# PROBLEM TO SOLVE
Please print the data that follows, keeping every line exact.
Start of Block
--- src/rtl/line_pixel_stepper_top_macros.svh ---
// Assertion macros shared by the line pixel stepper RTL.
`ifndef LINE_PIXEL_STEPPER_TOP_MACROS_SVH
`define LINE_PIXEL_STEPPER_TOP_MACROS_SVH

// Same-cycle implication, checked on every rising edge outside reset.
`define LPS_ASSERT_SAME(lbl, clk, rst_n, ante, cons, msg) \
  lbl: assert property (@(posedge clk) disable iff (!(rst_n)) (ante) |-> (cons)) \
    else $error(msg);

// Next-cycle implication, checked on every rising edge outside reset.
`define LPS_ASSERT_NEXT(lbl, clk, rst_n, ante, cons, msg) \
  lbl: assert property (@(posedge clk) disable iff (!(rst_n)) (ante) |=> (cons)) \
    else $error(msg);

`endif

--- src/rtl/lps_pkg.sv ---
// Package with the types and constants of the line pixel stepper.
package lps_pkg;

  localparam int unsigned COL_W  = 7;
  localparam int unsigned ROW_W  = 6;
  localparam int unsigned ERR_W  = 10;
  localparam int unsigned BANK_W = 3;
  localparam int unsigned MASK_W = 8;
  localparam int unsigned WIDE_W = 12;

  localparam logic [COL_W-1:0] COLUMNS_RST = 7'd84;
  localparam logic [ROW_W-1:0] ROWS_RST    = 6'd48;

  // Input word action code.
  typedef enum logic {
    ACT_START   = 1'b0,
    ACT_ADVANCE = 1'b1
  } lps_action_e;

  // Configuration register index.
  typedef enum logic {
    CFG_COLUMNS = 1'b0,
    CFG_ROWS    = 1'b1
  } lps_cfg_e;

  // Line state carried from word to word.
  typedef struct packed {
    logic [COL_W-1:0] current_x;
    logic [ROW_W-1:0] current_y;
    logic [COL_W-1:0] target_x;
    logic [ROW_W-1:0] target_y;
    logic [ERR_W-1:0] error_term;
    logic [COL_W-1:0] delta_x;
    logic [COL_W-1:0] neg_delta_y;
    logic             step_x_neg;
    logic             step_y_neg;
    logic             line_done;
  } lps_state_t;

  localparam lps_state_t LPS_STATE_RST = '{line_done: 1'b1, default: '0};

  // One result word.
  typedef struct packed {
    logic              pixel_valid;
    logic [COL_W-1:0]  pixel_x;
    logic [ROW_W-1:0]  pixel_y;
    logic [BANK_W-1:0] bank;
    logic [MASK_W-1:0] bit_mask;
    logic              on_screen;
    logic              last;
  } lps_result_t;

endpackage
End of Block
# REPLY
--- src/rtl/line_pixel_stepper_top_macros.svh ---
// Assertion macros shared by the line pixel stepper RTL.
`ifndef LINE_PIXEL_STEPPER_TOP_MACROS_SVH
`define LINE_PIXEL_STEPPER_TOP_MACROS_SVH

// Same-cycle implication, checked on every rising edge outside reset.
`define LPS_ASSERT_SAME(lbl, clk, rst_n, ante, cons, msg) \
  lbl: assert property (@(posedge clk) disable iff (!(rst_n)) (ante) |-> (cons)) \
    else $error(msg);

// Next-cycle implication, checked on every rising edge outside reset.
`define LPS_ASSERT_NEXT(lbl, clk, rst_n, ante, cons, msg) \
  lbl: assert property (@(posedge clk) disable iff (!(rst_n)) (ante) |=> (cons)) \
    else $error(msg);

`endif

--- src/rtl/lps_pkg.sv ---
// Package with the types and constants of the line pixel stepper.
package lps_pkg;

  localparam int unsigned COL_W  = 7;
  localparam int unsigned ROW_W  = 6;
  localparam int unsigned ERR_W  = 10;
  localparam int unsigned BANK_W = 3;
  localparam int unsigned MASK_W = 8;
  localparam int unsigned WIDE_W = 12;

  localparam logic [COL_W-1:0] COLUMNS_RST = 7'd84;
  localparam logic [ROW_W-1:0] ROWS_RST    = 6'd48;

  // Input word action code.
  typedef enum logic {
    ACT_START   = 1'b0,
    ACT_ADVANCE = 1'b1
  } lps_action_e;

  // Configuration register index.
  typedef enum logic {
    CFG_COLUMNS = 1'b0,
    CFG_ROWS    = 1'b1
  } lps_cfg_e;

  // Line state carried from word to word.
  typedef struct packed {
    logic [COL_W-1:0] current_x;
    logic [ROW_W-1:0] current_y;
    logic [COL_W-1:0] target_x;
    logic [ROW_W-1:0] target_y;
    logic [ERR_W-1:0] error_term;
    logic [COL_W-1:0] delta_x;
    logic [COL_W-1:0] neg_delta_y;
    logic             step_x_neg;
    logic             step_y_neg;
    logic             line_done;
  } lps_state_t;

  localparam lps_state_t LPS_STATE_RST = '{line_done: 1'b1, default: '0};

  // One result word.
  typedef struct packed {
    logic              pixel_valid;
    logic [COL_W-1:0]  pixel_x;
    logic [ROW_W-1:0]  pixel_y;
    logic [BANK_W-1:0] bank;
    logic [MASK_W-1:0] bit_mask;
    logic              on_screen;
    logic              last;
  } lps_result_t;

endpackage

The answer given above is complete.